Эмар живо вообразил, что скажут друзья, прекрасно помнящие горячую критику клерикализма, не раз звучавшую из его уст, когда обнаружится, что он принял сан. Он, конечно, при этом присутствовать не будет, однако стыд останется с ним до гробовой доски.
— В том, что завещание не столь строго, моей заслуги нет, — продолжал мэтр Лепеллетье. — Я, как нотариус, предупредил твою тетушку, что завещание без защиты от нарушения его условий бесполезно. Но она слышать не хотела о том, что ты способен воспротивиться ее последней воле. «Как я пожелаю, так он и сделает», — заявила она. Конечно, это совершенно не по правилам, но не лишено шарма. Ты действительно свободен поступать как угодно.
Слова Лепеллетье больно ужалили Эмара, словно за ними скрывался упрек. Воспоминания о похоронах были все еще свежи, и глаза невольно наполнились слезами. Да, добрая тетушка не желала для него никаких взысканий. Но мог ли он, человек, склоняющийся в последнее время к бескомпромиссному радикализму Бланки[37], заставить себя отправиться в семинарию? Это казалось немыслимым!
Впрочем, не таким уж и немыслимым.
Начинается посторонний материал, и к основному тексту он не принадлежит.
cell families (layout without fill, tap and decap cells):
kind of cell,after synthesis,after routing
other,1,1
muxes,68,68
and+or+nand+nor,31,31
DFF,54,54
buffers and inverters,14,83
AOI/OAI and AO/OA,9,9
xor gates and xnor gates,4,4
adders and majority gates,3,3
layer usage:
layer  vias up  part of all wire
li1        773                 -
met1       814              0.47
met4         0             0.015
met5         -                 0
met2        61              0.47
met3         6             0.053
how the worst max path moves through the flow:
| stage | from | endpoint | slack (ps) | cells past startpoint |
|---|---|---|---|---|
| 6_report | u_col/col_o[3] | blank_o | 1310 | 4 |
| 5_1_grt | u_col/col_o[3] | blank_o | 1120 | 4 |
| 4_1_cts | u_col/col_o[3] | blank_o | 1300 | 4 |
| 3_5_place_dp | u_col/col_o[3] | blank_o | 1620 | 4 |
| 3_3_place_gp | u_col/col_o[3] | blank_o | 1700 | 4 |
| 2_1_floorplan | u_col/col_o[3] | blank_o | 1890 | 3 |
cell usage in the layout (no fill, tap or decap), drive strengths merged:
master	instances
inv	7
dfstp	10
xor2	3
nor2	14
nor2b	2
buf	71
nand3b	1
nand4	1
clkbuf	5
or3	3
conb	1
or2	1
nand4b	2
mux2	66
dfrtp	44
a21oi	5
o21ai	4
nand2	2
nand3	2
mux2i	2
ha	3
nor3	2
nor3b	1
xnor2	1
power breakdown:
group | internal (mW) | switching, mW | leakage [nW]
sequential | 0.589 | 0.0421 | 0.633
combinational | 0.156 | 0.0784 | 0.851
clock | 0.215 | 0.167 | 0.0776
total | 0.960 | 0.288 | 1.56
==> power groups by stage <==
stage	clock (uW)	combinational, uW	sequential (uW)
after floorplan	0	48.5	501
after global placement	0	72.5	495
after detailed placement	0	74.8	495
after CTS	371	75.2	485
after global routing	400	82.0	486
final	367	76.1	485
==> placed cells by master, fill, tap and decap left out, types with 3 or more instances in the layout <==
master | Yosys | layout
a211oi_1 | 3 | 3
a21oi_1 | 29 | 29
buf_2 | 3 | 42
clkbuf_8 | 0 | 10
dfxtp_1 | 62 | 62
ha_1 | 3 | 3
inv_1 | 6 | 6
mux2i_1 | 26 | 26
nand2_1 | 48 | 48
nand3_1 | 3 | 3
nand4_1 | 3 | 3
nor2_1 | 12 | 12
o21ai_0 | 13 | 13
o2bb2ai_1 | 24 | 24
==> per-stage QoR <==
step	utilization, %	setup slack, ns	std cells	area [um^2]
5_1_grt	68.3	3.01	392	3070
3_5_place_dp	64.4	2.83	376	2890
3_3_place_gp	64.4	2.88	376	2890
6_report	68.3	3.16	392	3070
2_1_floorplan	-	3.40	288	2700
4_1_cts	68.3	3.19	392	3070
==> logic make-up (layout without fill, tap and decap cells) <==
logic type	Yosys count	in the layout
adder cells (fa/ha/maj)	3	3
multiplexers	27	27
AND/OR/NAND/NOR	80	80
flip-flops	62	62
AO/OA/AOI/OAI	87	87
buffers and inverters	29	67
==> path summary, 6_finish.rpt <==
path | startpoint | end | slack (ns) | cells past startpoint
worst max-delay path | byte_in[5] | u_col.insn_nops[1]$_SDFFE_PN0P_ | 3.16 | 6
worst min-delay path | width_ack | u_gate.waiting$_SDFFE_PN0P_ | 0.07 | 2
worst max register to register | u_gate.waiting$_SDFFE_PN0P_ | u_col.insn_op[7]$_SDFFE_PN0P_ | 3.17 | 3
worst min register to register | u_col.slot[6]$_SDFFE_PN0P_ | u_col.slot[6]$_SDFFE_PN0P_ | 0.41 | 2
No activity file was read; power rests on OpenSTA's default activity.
`src/rtl/romdma_pkg.sv`:
```
package romdma_pkg;
  localparam int ADDR_W = 16;

  typedef enum logic [1:0] {
    ST_IDLE,
    ST_REQ,
    ST_MOVE,
    ST_LET_GO
  } dma_state_e;

  typedef enum logic [2:0] {
    SEL_SRC_LO = 3'd0,
    SEL_SRC_HI = 3'd1,
    SEL_DST_LO = 3'd2,
    SEL_DST_HI = 3'd3,
    SEL_CNT_LO = 3'd4,
    SEL_CNT_HI = 3'd5
  } reg_sel_e;

  // Address step with natural wrap at the top of the space
  function automatic logic [ADDR_W-1:0] addr_step(input logic [ADDR_W-1:0] a);
    return a + ADDR_W'(1);
  endfunction
endpackage

```
`src/rtl/dma_regs.sv`:
```
module dma_regs
  import romdma_pkg::*;
#(
  parameter int CNT_W = 16
) (
  input  logic              clk,
  input  logic              rst_n,
  input  logic              io_wr,
  input  logic [2:0]        io_sel,
  input  logic [7:0]        io_wdata,
  input  logic              idle,
  output logic [ADDR_W-1:0] src_q,
  output logic [ADDR_W-1:0] dst_q,
  output logic [CNT_W-1:0]  cnt_raw,
  output logic              start_q
);
  logic [15:0] cnt_full;
  logic        accept;

  // Writes count only while the engine sits idle and no start is pending
  assign accept  = io_wr && idle && !start_q;
  assign cnt_raw = cnt_full[CNT_W-1:0];

  always_ff @(posedge clk) begin
    if (!rst_n) begin
      src_q    <= '0;
      dst_q    <= '0;
      cnt_full <= '0;
      start_q  <= 1'b0;
    end else begin
      start_q <= 1'b0;
      if (accept) begin
        case (io_sel)
          SEL_SRC_LO: src_q[7:0]     <= io_wdata;
          SEL_SRC_HI: src_q[15:8]    <= io_wdata;
          SEL_DST_LO: dst_q[7:0]     <= io_wdata;
          SEL_DST_HI: dst_q[15:8]    <= io_wdata;
          SEL_CNT_LO: cnt_full[7:0]  <= io_wdata;
          SEL_CNT_HI: begin
            cnt_full[15:8] <= io_wdata;
            start_q        <= 1'b1;
          end
          default: ;
        endcase
      end
    end
  end

  AST_START_ONLY_IDLE: assert property (@(posedge clk) disable iff (!rst_n)
    start_q |-> $past(idle)) else $error("start outside idle");
endmodule

```
`src/rtl/dma_slot_timer.sv`:
```
module dma_slot_timer #(
  parameter int SLOT_CLKS   = 16,
  parameter int STROBE_CLKS = 2
) (
  input  logic clk,
  input  logic rst_n,
  input  logic run,
  output logic grab,
  output logic strobe,
  output logic slot_end
);
  localparam int PH_W = (SLOT_CLKS > 1) ? $clog2(SLOT_CLKS) : 1;
  localparam logic [PH_W-1:0] PH_GRAB  = PH_W'(1);
  localparam logic [PH_W-1:0] PH_STB0  = PH_W'(2);
  localparam logic [PH_W-1:0] PH_STBN  = PH_W'(2 + STROBE_CLKS);
  localparam logic [PH_W-1:0] PH_LAST  = PH_W'(SLOT_CLKS - 1);

  logic [PH_W-1:0] ph;

  // Phase 0 reads ROM, phase 1 latches data, then the strobe window, last phase steps
  assign grab     = run && (ph == PH_GRAB);
  assign strobe   = run && (ph >= PH_STB0) && (ph < PH_STBN);
  assign slot_end = run && (ph == PH_LAST);

  always_ff @(posedge clk) begin
    if (!rst_n || !run)   ph <= '0;
    else if (ph == PH_LAST) ph <= '0;
    else                  ph <= ph + PH_W'(1);
  end

  AST_PHASE_RANGE: assert property (@(posedge clk) disable iff (!rst_n)
    ph <= PH_LAST) else $error("phase out of range");
  AST_STROBE_BEFORE_STEP: assert property (@(posedge clk) disable iff (!rst_n)
    slot_end |-> !strobe) else $error("strobe overlaps address step");
endmodule

```
`src/rtl/rom_copy_dma.sv`:
```
module rom_copy_dma
  import romdma_pkg::*;
#(
  parameter int CNT_W       = 16,
  parameter int SLOT_CLKS   = 16,
  parameter int STROBE_CLKS = 2
) (
  input  logic              clk,
  input  logic              rst_n,
  input  logic              io_wr,
  input  logic [2:0]        io_sel,
  input  logic [7:0]        io_wdata,
  output logic              busreq_n,
  input  logic              busack_n,
  output logic              bus_oe,
  output logic              mreq_n,
  output logic              wr_n,
  output logic [ADDR_W-1:0] host_addr,
  output logic [7:0]        host_wdata,
  output logic [ADDR_W-1:0] rom_addr,
  input  logic [7:0]        rom_data,
  output logic              busy,
  output logic              done
);
  localparam int REM_W = CNT_W + 1;

  // Byte total for a programmed count; zero selects the full range
  function automatic logic [REM_W-1:0] bytes_for(input logic [CNT_W-1:0] raw);
    return (raw == '0) ? {1'b1, {CNT_W{1'b0}}} : {1'b0, raw};
  endfunction

  dma_state_e        state;
  logic [ADDR_W-1:0] src_q, dst_q, src_c, dst_c;
  logic [CNT_W-1:0]  cnt_raw;
  logic [REM_W-1:0]  rem;
  logic [7:0]        data_q;
  logic              start_q, idle, moving, grab, strobe, slot_end;
  logic              last_byte;

  assign idle      = (state == ST_IDLE);
  assign moving    = (state == ST_MOVE);
  assign last_byte = (rem == REM_W'(1));

  dma_regs #(.CNT_W(CNT_W)) u_regs (
    .clk(clk), .rst_n(rst_n), .io_wr(io_wr), .io_sel(io_sel),
    .io_wdata(io_wdata), .idle(idle), .src_q(src_q), .dst_q(dst_q),
    .cnt_raw(cnt_raw), .start_q(start_q)
  );

  dma_slot_timer #(.SLOT_CLKS(SLOT_CLKS), .STROBE_CLKS(STROBE_CLKS)) u_timer (
    .clk(clk), .rst_n(rst_n), .run(moving),
    .grab(grab), .strobe(strobe), .slot_end(slot_end)
  );

  always_ff @(posedge clk) begin
    if (!rst_n) begin
      state  <= ST_IDLE;
      src_c  <= '0;
      dst_c  <= '0;
      rem    <= '0;
      data_q <= '0;
      done   <= 1'b0;
    end else begin
      case (state)
        ST_IDLE: if (start_q) begin
          state <= ST_REQ;
          src_c <= src_q;
          dst_c <= dst_q;
          rem   <= bytes_for(cnt_raw);
          done  <= 1'b0;
        end
        ST_REQ: if (!busack_n) state <= ST_MOVE;
        ST_MOVE: begin
          if (grab) data_q <= rom_data;
          if (slot_end) begin
            src_c <= addr_step(src_c);
            dst_c <= addr_step(dst_c);
            rem   <= rem - REM_W'(1);
            if (last_byte) state <= ST_LET_GO;
          end
        end
        default: begin
          state <= ST_IDLE;
          done  <= 1'b1;
        end
      endcase
    end
  end

  assign busreq_n   = idle;
  assign busy       = !idle;
  assign bus_oe     = moving;
  assign mreq_n     = !strobe;
  assign wr_n       = !strobe;
  assign host_addr  = dst_c;
  assign host_wdata = data_q;
  assign rom_addr   = src_c;

  AST_DRIVE_NEEDS_ACK: assert property (@(posedge clk) disable iff (!rst_n)
    bus_oe |-> !busack_n) else $error("drive without ack");
  AST_HOLD_REQ: assert property (@(posedge clk) disable iff (!rst_n)
    bus_oe |-> !busreq_n) else $error("drive without request");
  AST_FLOAT_FIRST: assert property (@(posedge clk) disable iff (!rst_n)
    $rose(busreq_n) |-> !$past(bus_oe)) else $error("release while driving");
  AST_STROBE_OWNED: assert property (@(posedge clk) disable iff (!rst_n)
    !wr_n |-> (bus_oe && !mreq_n)) else $error("strobe outside ownership");
  AST_DONE_LOW_IN_FLIGHT: assert property (@(posedge clk) disable iff (!rst_n)
    !busreq_n |-> !done) else $error("done during copy");
  AST_REM_LIVE: assert property (@(posedge clk) disable iff (!rst_n)
    moving |-> (rem != '0)) else $error("count underflow");
endmodule

```
$ cat config.mk
export PLATFORM = sky130hd
export DESIGN_NAME = mux_bus_seq
export DESIGN_NICKNAME = d
export VERILOG_FILES = /design/src/rtl/mbs_pkg.sv /design/src/rtl/mbs_req_hold.sv /design/src/rtl/mbs_datapath.sv /design/src/rtl/mbs_seq_fsm.sv /design/src/rtl/mux_bus_seq.sv
export SDC_FILE = /design/constraint.sdc
export NUM_CORES = 1
export LEC_CHECK = 0
export BUFFER_PORTS_ARGS = -buffer_cell sky130_fd_sc_hd__buf_2
export CAP_MARGIN = 30
export CORE_UTILIZATION = 45
export DETAILED_ROUTE_END_ITERATION = 8
export GPL_ROUTABILITY_DRIVEN = 0
export PLACE_DENSITY = 0.74
export SETUP_SLACK_MARGIN = 0.5
export SYNTH_ARGS = -nofsm -noshare
export SYNTH_HDL_FRONTEND = slang
export SYNTH_SLANG_ARGS = --single-unit
$ cat constraint.sdc
create_clock -name clk -period 5.6 [get_ports clk]
set_clock_uncertainty 0.15 [all_clocks]
set_input_delay 0.28 -clock clk [delete_from_list [all_inputs] [get_ports clk]]
set_output_delay 0.28 -clock clk [all_outputs]
set_load 0.02 [all_outputs]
Эмар внезапно подумал о недавно прочитанной и немало его взволновавшей статье Бланки, где тот атаковал мистицизм, распространяемый церковью, которая, по убеждению автора, занималась этим единственно из стремления еще сильнее подчинить простонародье высшим сословиям. Тогда, помнится, он отбросил памфлет и воскликнул: «Тебе известно не всё».
Известно не всё? Что ж, в этой фразе был как исток, так и крах мистицизма.
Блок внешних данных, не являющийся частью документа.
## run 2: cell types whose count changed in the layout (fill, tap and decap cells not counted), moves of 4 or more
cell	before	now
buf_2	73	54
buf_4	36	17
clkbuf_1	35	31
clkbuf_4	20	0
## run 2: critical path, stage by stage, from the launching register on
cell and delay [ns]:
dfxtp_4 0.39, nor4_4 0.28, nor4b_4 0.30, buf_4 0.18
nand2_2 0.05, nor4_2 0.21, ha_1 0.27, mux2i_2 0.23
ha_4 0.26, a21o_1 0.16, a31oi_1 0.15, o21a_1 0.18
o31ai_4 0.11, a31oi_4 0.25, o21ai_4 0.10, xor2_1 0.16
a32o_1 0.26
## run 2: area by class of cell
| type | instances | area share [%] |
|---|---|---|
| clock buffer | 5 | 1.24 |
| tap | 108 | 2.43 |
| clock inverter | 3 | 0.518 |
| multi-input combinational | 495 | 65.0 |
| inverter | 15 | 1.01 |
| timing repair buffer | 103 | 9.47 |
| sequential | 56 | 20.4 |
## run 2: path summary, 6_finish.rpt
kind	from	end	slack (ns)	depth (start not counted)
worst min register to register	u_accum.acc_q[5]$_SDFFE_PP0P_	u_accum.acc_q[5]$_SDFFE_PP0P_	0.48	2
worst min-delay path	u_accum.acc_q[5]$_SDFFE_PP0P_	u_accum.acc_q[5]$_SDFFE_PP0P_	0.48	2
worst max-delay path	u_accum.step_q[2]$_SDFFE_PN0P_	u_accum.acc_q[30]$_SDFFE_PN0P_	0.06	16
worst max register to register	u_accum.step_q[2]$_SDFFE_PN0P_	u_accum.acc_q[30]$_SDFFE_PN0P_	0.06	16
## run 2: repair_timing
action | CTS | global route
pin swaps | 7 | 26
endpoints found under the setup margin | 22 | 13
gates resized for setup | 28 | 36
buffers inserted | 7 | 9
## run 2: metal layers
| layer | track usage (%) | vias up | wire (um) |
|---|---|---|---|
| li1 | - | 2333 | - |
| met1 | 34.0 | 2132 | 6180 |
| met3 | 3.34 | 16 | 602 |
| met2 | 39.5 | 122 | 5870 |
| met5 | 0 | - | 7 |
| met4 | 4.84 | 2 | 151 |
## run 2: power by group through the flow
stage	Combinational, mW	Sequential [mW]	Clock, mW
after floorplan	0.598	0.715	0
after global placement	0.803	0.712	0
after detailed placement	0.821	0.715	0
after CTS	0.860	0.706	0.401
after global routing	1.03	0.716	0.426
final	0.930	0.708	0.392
— Как ты относишься к религии? — спросил Эмар нотариуса.
36
В то время власти жестоко преследовали разного рода политические клубы, что не мешало участникам их как бы случайно собираться в кафе (
37
Луи Огюст Бланки (1805–1881) — французский социалист, политический деятель, один из вдохновителей Парижской коммуны; как участник многочисленных заговоров и радикал, призывавший к насильственному захвату власти, неоднократно приговаривался к тюремным срокам и провел значительную часть жизни за решеткой.